Palmer has always had determination enough for 10 golfers, but her confidence was many years in catching up. "I can't tell you why I wanted to play pro golf," she says. "I wasn't any good. But it was a challenge. It's so much harder to hit a golf ball than a tennis ball. It is an art and you can never perfect it."
Although she had won the West Texas Amateur five times and the Texas Amateur once, it was seven years before Sandra won her first professional tournament, an unofficial event in Japan toward the end of the 1970 season. It was the next spring before she won a tour tournament, the Sealy Classic in Las Vegas.
All those years she had been working on her game without letup.
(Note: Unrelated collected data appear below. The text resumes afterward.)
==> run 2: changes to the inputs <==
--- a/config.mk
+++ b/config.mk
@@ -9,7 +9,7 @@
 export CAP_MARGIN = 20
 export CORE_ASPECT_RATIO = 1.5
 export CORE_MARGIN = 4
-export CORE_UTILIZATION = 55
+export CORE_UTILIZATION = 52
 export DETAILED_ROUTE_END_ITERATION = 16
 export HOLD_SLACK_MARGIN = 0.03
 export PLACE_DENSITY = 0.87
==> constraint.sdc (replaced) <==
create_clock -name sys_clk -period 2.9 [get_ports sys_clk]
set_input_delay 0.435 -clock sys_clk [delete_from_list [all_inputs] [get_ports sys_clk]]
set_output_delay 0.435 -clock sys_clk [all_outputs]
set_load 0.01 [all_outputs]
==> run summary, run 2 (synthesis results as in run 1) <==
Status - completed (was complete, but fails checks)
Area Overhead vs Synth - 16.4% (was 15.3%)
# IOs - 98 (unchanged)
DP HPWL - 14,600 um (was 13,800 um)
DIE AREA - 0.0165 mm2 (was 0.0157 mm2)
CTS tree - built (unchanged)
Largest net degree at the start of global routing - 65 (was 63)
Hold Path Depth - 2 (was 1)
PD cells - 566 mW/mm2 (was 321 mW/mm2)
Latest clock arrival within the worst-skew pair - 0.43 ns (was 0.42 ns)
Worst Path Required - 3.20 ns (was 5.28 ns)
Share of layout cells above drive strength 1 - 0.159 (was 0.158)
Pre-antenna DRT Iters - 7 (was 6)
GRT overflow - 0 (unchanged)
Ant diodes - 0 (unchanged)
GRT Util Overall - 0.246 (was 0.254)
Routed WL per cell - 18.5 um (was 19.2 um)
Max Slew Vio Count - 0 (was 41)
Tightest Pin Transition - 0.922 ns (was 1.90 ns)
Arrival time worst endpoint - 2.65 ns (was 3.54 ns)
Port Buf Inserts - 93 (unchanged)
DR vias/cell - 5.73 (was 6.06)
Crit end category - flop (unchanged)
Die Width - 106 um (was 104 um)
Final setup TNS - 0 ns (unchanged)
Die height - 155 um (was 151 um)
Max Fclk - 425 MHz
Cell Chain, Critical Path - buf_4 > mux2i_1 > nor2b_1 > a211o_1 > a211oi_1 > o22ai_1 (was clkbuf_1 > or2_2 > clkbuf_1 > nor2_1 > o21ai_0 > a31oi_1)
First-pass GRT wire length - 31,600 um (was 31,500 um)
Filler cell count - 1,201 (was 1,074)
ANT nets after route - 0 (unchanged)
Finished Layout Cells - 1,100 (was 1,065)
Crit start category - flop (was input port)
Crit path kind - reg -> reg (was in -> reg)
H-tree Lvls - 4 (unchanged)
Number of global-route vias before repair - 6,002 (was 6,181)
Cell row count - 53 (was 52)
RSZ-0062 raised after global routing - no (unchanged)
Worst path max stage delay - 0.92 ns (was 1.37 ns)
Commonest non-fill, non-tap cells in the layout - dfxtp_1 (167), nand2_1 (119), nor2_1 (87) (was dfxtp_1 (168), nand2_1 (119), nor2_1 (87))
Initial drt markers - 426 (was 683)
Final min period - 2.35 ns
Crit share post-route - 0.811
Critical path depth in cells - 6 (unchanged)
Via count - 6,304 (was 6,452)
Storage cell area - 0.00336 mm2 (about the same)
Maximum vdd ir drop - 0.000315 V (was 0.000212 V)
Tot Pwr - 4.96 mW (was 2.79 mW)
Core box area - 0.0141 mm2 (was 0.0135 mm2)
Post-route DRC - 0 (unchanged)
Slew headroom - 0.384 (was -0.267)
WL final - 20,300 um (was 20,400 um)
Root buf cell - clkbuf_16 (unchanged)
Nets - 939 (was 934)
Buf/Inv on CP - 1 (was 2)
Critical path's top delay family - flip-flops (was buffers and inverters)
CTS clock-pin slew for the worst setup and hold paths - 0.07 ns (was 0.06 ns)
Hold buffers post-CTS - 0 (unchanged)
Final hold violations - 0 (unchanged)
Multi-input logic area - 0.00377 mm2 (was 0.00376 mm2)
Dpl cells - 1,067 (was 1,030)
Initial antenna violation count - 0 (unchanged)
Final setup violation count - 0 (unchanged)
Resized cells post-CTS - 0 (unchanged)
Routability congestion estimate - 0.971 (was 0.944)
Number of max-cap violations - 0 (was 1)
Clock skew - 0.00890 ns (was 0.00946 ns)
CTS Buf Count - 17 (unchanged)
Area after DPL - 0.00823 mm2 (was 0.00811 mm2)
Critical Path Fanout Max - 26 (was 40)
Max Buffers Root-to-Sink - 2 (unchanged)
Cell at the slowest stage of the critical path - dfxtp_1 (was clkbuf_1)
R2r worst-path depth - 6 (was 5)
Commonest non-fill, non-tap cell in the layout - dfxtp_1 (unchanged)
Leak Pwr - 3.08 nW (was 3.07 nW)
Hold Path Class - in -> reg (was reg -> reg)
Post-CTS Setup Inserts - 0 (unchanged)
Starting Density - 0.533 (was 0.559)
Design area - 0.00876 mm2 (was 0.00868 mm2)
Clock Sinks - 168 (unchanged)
**src/core/vga_general_params.svh**
```systemverilog
`ifndef VGA_GENERAL_PARAMS_SVH
`define VGA_GENERAL_PARAMS_SVH
// i/o port addresses
`define PORT_MISC_WR      16'h03C2
`define PORT_MISC_RD      16'h03CC
`define PORT_STATUS0_RD   16'h03C2
`define PORT_PIXEL_MASK   16'h03C6
`define PORT_INPUT_STATUS_ZERO_RD      16'h03CA
`define PORT_MONO_STATUS  16'h03BA
`define PORT_COLOR_STATUS 16'h03DA
`define PORT_MONO_INDEX   16'h03B4
`define PORT_MONO_DATA    16'h03B5
`define PORT_COLOR_INDEX  16'h03D4
`define PORT_COLOR_DATA   16'h03D5
// misc output fields
`define MISC_VSYNC_POL    7
`define MISC_HSYNC_POL    6
`define MISC_PAGE_SEL     5
`define MISC_CLK_SEL_HI   3
`define MISC_CLK_SEL_LO   2
`define MISC_MEM_EN       1
`define MISC_IO_COLOR     0
`define MISC_WR_MASK      8'hEF
// feature control fields
`define INPUT_STATUS_ZERO_VSYNC_OR     3
`define INPUT_STATUS_ZERO_WR_MASK      8'h08
// status fields
`define STAT0_IRQ         7
`define STAT0_SENSE       4
`define STAT1_DIAG_HI     5
`define STAT1_DIAG_LO     4
`define STAT1_VRETRACE    3
`define STAT1_BLANK       0
// reset values
`define MISC_RESET        8'h00
`define INPUT_STATUS_ZERO_RESET        8'h00
`define PIXEL_MASK_RESET  8'hFF
// overlay code of the overlay control field
`define OVERLAY_CODE      2'h3
`endif

```
**src/core/vga_general_pkg.sv**
```systemverilog
`default_nettype none
package vga_general_pkg;
   typedef enum logic [1:0]
   {
      CLK_SYNTH_A = 2'h0,
      CLK_SYNTH_B = 2'h1,
      CLK_SYNTH_C = 2'h2,
      CLK_SYNTH_D = 2'h3
   } clock_select_t;
   typedef logic [7:0] byte_t;
endpackage
`default_nettype wire

```
**src/core/vga_general_registers.sv**
```systemverilog
// Operation
// RL1 - misc bit 7 inverts vertical sync: 0 rises at sync, 1 falls
// RL2 - misc bit 6 inverts horizontal sync: 0 rises at sync, 1 falls
// RL3 - in even/odd mode misc bit 5 picks address lsb: 0 odd, 1 even
// RL4 - page select ignored when graphics chain or chain-four enabled
// RL5 - strap high: clock select 00..11 picks synthesizer a..d
// RL6 - strap low: external clock; 1X to dac and counters, 0X dac only
// RL7 - misc bit 1 low blocks all host display-memory accesses
// RL8 - misc bit 0 picks mono 3B4/3B5/3BA or color 3D4/3D5/3DA ports
// RL9 - misc written at 3C2h, read back at 3CCh
// RL10 - feature control written at 3DAh, read back at 3CAh; with misc bit 0 low the code writes it at 3BAh instead
// RL11 - feature bit 3 ors display enable into vertical sync pin; resets 0
// RL12 - reads at 3C2h return input status zero, not misc
// RL13 - status zero bit 7 shows pending display interrupt
// RL14 - status zero bit 4 shows monitor-sense comparison
// RL15 - status one bits 5:4 mirror pixel pair chosen by plane-enable field
// RL16 - overlay configuration shows external pixel-bus inputs on diagnostic bits
// RL17 - status one bit 3 is high during vertical retrace
// RL18 - status one bit 0 is low when active, high in blanking
// RL19 - pixel mask zero bits clear matching pixel bits in lut index
// RL20 - reserved bits read zero; writes to them ignored
`timescale 1ns/100ps
`default_nettype none
`include "vga_general_params.svh"
module vga_general_registers
   import vga_general_pkg::*;
(
   // clock and reset
   input  wire logic        sys_clk,
   input  wire logic        rst_n,
   input  wire logic        clkEn,
   // host i/o port
   input  wire logic [15:0] ioAddr,
   input  wire logic        ioWr,
   input  wire logic        ioRd,
   input  wire logic [7:0]  ioWrData,
   output var  logic [7:0]  ioRdData,
   output var  logic        ioRdHit,
   // host display-memory request
   input  wire logic        memReq,
   input  wire logic        memAddrLsb,
   output var  logic        memReqAccept,
   output var  logic        memAddrLsbOut,
   // mode inputs from other units
   input  wire logic        evenOddMode,
   input  wire logic        graphicsChain,
   input  wire logic        chainFourMode,
   input  wire logic [1:0]  colorPlaneDiag,
   input  wire logic [1:0]  overlaySelect,
   // timing unit
   input  wire logic        hsyncRaw,
   input  wire logic        vsyncRaw,
   input  wire logic        displayEnable,
   input  wire logic        verticalRetrace,
   input  wire logic        interruptPending,
   // pixel path
   input  wire logic [7:0]  attrPixel,
   input  wire logic [7:0]  pixelBusPin,
   output var  logic [7:0]  lutIndex,
   // pins and straps
   input  wire logic        monitorSensePin,
   input  wire logic        external_clock_strap_n,
   output var  logic        hsyncPin,
   output var  logic        vsyncPin,
   // clock routing
   output var  logic [1:0]  synthSelect,
   output var  logic        useExternalClock,
   output var  logic        externalClockToCounters,
   // port decode
   output var  logic        colorIoMode,
   output var  logic        timingIndexHit,
   output var  logic        timingDataHit
);
   byte_t misc_q;
   byte_t input_status_zero_q;
   byte_t mask_q;
   logic  senseS;
   logic  strapS;
   logic  overlayS0;
   logic [7:0] pixelBusS;
   logic  statusHit;
   logic  miscWr;
   logic  featWr;
   logic  maskWr;
   logic  overlayOn;
   logic [1:0] diagBits;
   byte_t status0;
   byte_t status1;
   byte_t rdData_d;
   logic  rdHit_d;
   logic  pageEffective;

   // pin synchronisers
   vga_pin_sync senseSync
   (
      .sys_clk (sys_clk),
      .rst_n   (rst_n),
      .clkEn   (clkEn),
      .pinIn   (monitorSensePin),
      .pinOut  (senseS)
   );

   vga_pin_sync strapSync
   (
      .sys_clk (sys_clk),
      .rst_n   (rst_n),
      .clkEn   (clkEn),
      .pinIn   (external_clock_strap_n),
      .pinOut  (strapS)
   );

   genvar gi;
   generate
      for (gi = 0; gi < 8; gi++)
      begin : gPix
         vga_pin_sync pixSync
         (
            .sys_clk (sys_clk),
            .rst_n   (rst_n),
            .clkEn   (clkEn),
            .pinIn   (pixelBusPin[gi]),
            .pinOut  (pixelBusS[gi])
         );
      end
   endgenerate

   // address decode
   always_comb
   begin
      statusHit = misc_q[`MISC_IO_COLOR] ? (ioAddr == `PORT_COLOR_STATUS)
                                         : (ioAddr == `PORT_MONO_STATUS); // RL8
      miscWr    = ioWr && (ioAddr == `PORT_MISC_WR); // RL9
      featWr    = ioWr && statusHit; // RL10
      maskWr    = ioWr && (ioAddr == `PORT_PIXEL_MASK);
   end

   // misc output register
   always_ff @(posedge sys_clk or negedge rst_n)
   begin
      if (!rst_n)
         misc_q <= `MISC_RESET;
      else if (clkEn && miscWr)
         misc_q <= ioWrData & `MISC_WR_MASK; // RL20
   end

   // feature control register
   always_ff @(posedge sys_clk or negedge rst_n)
   begin
      if (!rst_n)
         input_status_zero_q <= `INPUT_STATUS_ZERO_RESET; // RL11
      else if (clkEn && featWr)
         input_status_zero_q <= ioWrData & `INPUT_STATUS_ZERO_WR_MASK; // RL20
   end

   // pixel mask register
   always_ff @(posedge sys_clk or negedge rst_n)
   begin
      if (!rst_n)
         mask_q <= `PIXEL_MASK_RESET;
      else if (clkEn && maskWr)
         mask_q <= ioWrData;
   end

   // status views
   always_comb
   begin
      overlayOn = (overlaySelect == `OVERLAY_CODE);
      unique case (colorPlaneDiag) // RL15
         2'h0: diagBits = overlayOn ? {pixelBusS[2], pixelBusS[0]} : {attrPixel[2], attrPixel[0]};
         2'h1: diagBits = overlayOn ? {pixelBusS[5], pixelBusS[4]} : {attrPixel[5], attrPixel[4]};
         2'h2: diagBits = overlayOn ? {pixelBusS[3], pixelBusS[1]} : {attrPixel[3], attrPixel[1]};
         2'h3: diagBits = overlayOn ? {pixelBusS[7], pixelBusS[6]} : {attrPixel[7], attrPixel[6]};
      endcase // RL16
      status0 = 8'h00; // RL20
      status0[`STAT0_IRQ]   = interruptPending; // RL13
      status0[`STAT0_SENSE] = senseS; // RL14
      status1 = 8'h00;
      status1[`STAT1_DIAG_HI:`STAT1_DIAG_LO] = diagBits;
      status1[`STAT1_VRETRACE] = verticalRetrace; // RL17
      status1[`STAT1_BLANK]    = ~displayEnable; // RL18
   end

   // read mux
   always_comb
   begin
      rdData_d = 8'h00;
      rdHit_d  = 1'b0;
      if (ioRd)
      begin
         rdHit_d = 1'b1;
         if (ioAddr == `PORT_STATUS0_RD)
            rdData_d = status0; // RL12
         else if (ioAddr == `PORT_MISC_RD)
            rdData_d = misc_q; // RL9
         else if (ioAddr == `PORT_INPUT_STATUS_ZERO_RD)
            rdData_d = input_status_zero_q; // RL10
         else if (ioAddr == `PORT_PIXEL_MASK)
            rdData_d = mask_q;
         else if (statusHit)
            rdData_d = status1;
         else
            rdHit_d = 1'b0;
      end
   end

   always_ff @(posedge sys_clk or negedge rst_n)
   begin
      if (!rst_n)
      begin
         ioRdData <= 8'h00;
         ioRdHit  <= 1'b0;
      end
      else if (clkEn)
      begin
         ioRdData <= rdData_d;
         ioRdHit  <= rdHit_d;
      end
   end

   // display memory gating
   always_comb
      pageEffective = evenOddMode && !graphicsChain && !chainFourMode; // RL4

   always_ff @(posedge sys_clk or negedge rst_n)
   begin
      if (!rst_n)
      begin
         memReqAccept  <= 1'b0;
         memAddrLsbOut <= 1'b0;
      end
      else if (clkEn)
      begin
         memReqAccept  <= memReq && misc_q[`MISC_MEM_EN]; // RL7
         memAddrLsbOut <= pageEffective ? ~misc_q[`MISC_PAGE_SEL] : memAddrLsb; // RL3
      end
   end

   // sync pins
   always_ff @(posedge sys_clk or negedge rst_n)
   begin
      if (!rst_n)
      begin
         hsyncPin <= 1'b0;
         vsyncPin <= 1'b0;
      end
      else if (clkEn)
      begin
         hsyncPin <= hsyncRaw ^ misc_q[`MISC_HSYNC_POL]; // RL2
         vsyncPin <= (vsyncRaw | (input_status_zero_q[`INPUT_STATUS_ZERO_VSYNC_OR] & displayEnable))
                     ^ misc_q[`MISC_VSYNC_POL]; // RL1 RL11
      end
   end

   // pixel lookup index
   always_ff @(posedge sys_clk or negedge rst_n)
   begin
      if (!rst_n)
         lutIndex <= 8'h00;
      else if (clkEn)
         lutIndex <= attrPixel & mask_q; // RL19
   end

   // clock routing
   always_ff @(posedge sys_clk or negedge rst_n)
   begin
      if (!rst_n)
      begin
         synthSelect             <= CLK_SYNTH_A;
         useExternalClock        <= 1'b0;
         externalClockToCounters <= 1'b0;
      end
      else if (clkEn)
      begin
         synthSelect             <= misc_q[`MISC_CLK_SEL_HI:`MISC_CLK_SEL_LO]; // RL5
         useExternalClock        <= ~strapS; // RL6
         externalClockToCounters <= ~strapS & misc_q[`MISC_CLK_SEL_HI]; // RL6
      end
   end

   // port decode outputs
   always_ff @(posedge sys_clk or negedge rst_n)
   begin
      if (!rst_n)
      begin
         colorIoMode    <= 1'b0;
         timingIndexHit <= 1'b0;
         timingDataHit  <= 1'b0;
      end
      else if (clkEn)
      begin
         colorIoMode    <= misc_q[`MISC_IO_COLOR];
         timingIndexHit <= (ioWr || ioRd) && (misc_q[`MISC_IO_COLOR] ?
                           ioAddr == `PORT_COLOR_INDEX : ioAddr == `PORT_MONO_INDEX); // RL8
         timingDataHit  <= (ioWr || ioRd) && (misc_q[`MISC_IO_COLOR] ?
                           ioAddr == `PORT_COLOR_DATA : ioAddr == `PORT_MONO_DATA); // RL8
      end
   end
endmodule
`default_nettype wire

```
**src/core/vga_pin_sync.sv**
```systemverilog
`timescale 1ns/100ps
`default_nettype none
// three-stage input synchroniser; change taken when stages two and three agree
module vga_pin_sync
(
   // clock and reset
   input  wire logic sys_clk,
   input  wire logic rst_n,
   input  wire logic clkEn,
   // pin
   input  wire logic pinIn,
   output var  logic pinOut
);
   logic s1Q;
   logic s2Q;
   logic s3Q;

   always_ff @(posedge sys_clk or negedge rst_n)
   begin
      if (!rst_n)
      begin
         s1Q    <= 1'b0;
         s2Q    <= 1'b0;
         s3Q    <= 1'b0;
         pinOut <= 1'b0;
      end
      else if (clkEn)
      begin
         s1Q <= pinIn;
         s2Q <= s1Q;
         s3Q <= s2Q;
         if (s2Q == s3Q)
            pinOut <= s3Q;
      end
   end
endmodule
`default_nettype wire

```
--- src/gpc_pkg.sv ---
// Package with the constants, types and helpers of the pin configuration block
package gpc_pkg;

  // Number of pins handled
  localparam int NUM_PINS = 8;

  // Register offsets on the management bus
  localparam logic [7:0] ADDR_CFG_BASE = 8'h36;
  localparam logic [7:0] ADDR_PULLUP = 8'h3e;
  localparam logic [7:0] ADDR_PULLDOWN = 8'h3f;
  localparam logic [7:0] ADDR_ALT = 8'h40;

  // Pin configuration values after reset
  localparam logic [7:0] CFG_RST_PLAIN = 8'h02;
  localparam logic [7:0] CFG_RST_PIN4_PLAIN = 8'h03;
  localparam logic [7:0] CFG_RST_ALT_IN = 8'h02;
  localparam logic [7:0] CFG_RST_ALT_OUT = 8'h00;
  localparam logic [7:0] CFG_RST_PIN4_ALT = 8'h01;

  // Pull and alternate enables after reset, before the fuse load
  localparam logic [7:0] PULL_RST = 8'h00;
  localparam logic [7:0] ALT_RST = 8'h00;

  // Value returned for an unmapped read
  localparam logic [7:0] UNMAPPED_DATA = 8'h00;

  // Pin configuration register layout, bit 7 first
  typedef struct packed {
    logic [1:0] input_debounce_sel; // Debounce time code
    logic [1:0] edge_irq_select; // Edge interrupt code
    logic out_level; // Output drive level
    logic in_level; // Input level, read only as input
    logic pin_direction; // 0 output, 1 input
    logic drive_type_select; // 0 open drain, 1 push pull
  } gpc_pin_cfg_t;

  // One register access from the serial engine
  typedef struct packed {
    logic wr; // Write strobe, one cycle
    logic rd; // Read strobe, one cycle
    logic [7:0] addr; // Register offset
    logic [7:0] wdata; // Write data
  } gpc_reg_req_t;

  // Pins whose alternate function drives the pad
  function automatic logic is_alt_out_pin(input int pin);
    return (pin >= 1) && (pin <= 4);
  endfunction

  // Pins whose alternate function is a polarity-selected input
  function automatic logic is_alt_in_pin(input int pin);
    return (pin == 0) || (pin == 5) || (pin == 6);
  endfunction

  // Reset value of one pin configuration register
  function automatic logic [7:0] cfg_reset(input int pin, input logic alt);
    logic [7:0] val;
    val = CFG_RST_PLAIN;
    if (!alt) begin
      val = (pin == 4) ? CFG_RST_PIN4_PLAIN : CFG_RST_PLAIN;
    end else if (pin == 4) begin
      val = CFG_RST_PIN4_ALT;
    end else if (is_alt_in_pin(pin)) begin
      val = CFG_RST_ALT_IN;
    end else begin
      val = CFG_RST_ALT_OUT;
    end
    return val;
  endfunction

endpackage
Even while she was still teaching high school in Arlington, Texas near her Fort Worth home and saving money for her assault on the tour, she was driving 200 miles each weekend to Austin for lessons with teaching pro Harvey Penick. Every Friday evening for a year she spent the night with friends or with Penick's family. She would practice all day Saturday and Sunday and then head back to Fort Worth in time for school Monday morning. "Harvey taught me the uses of practice and concentration," she says. Nobody on the tour has learned those lessons better. For a month before this year's Open, for instance, she practiced hitting wedge shots out of high grass in preparation for the USG A rough. And she played at least 18 holes every day for two weeks at the site of the Dinah Shore, studying the tricky ways of Mission Hill's tortuous greens.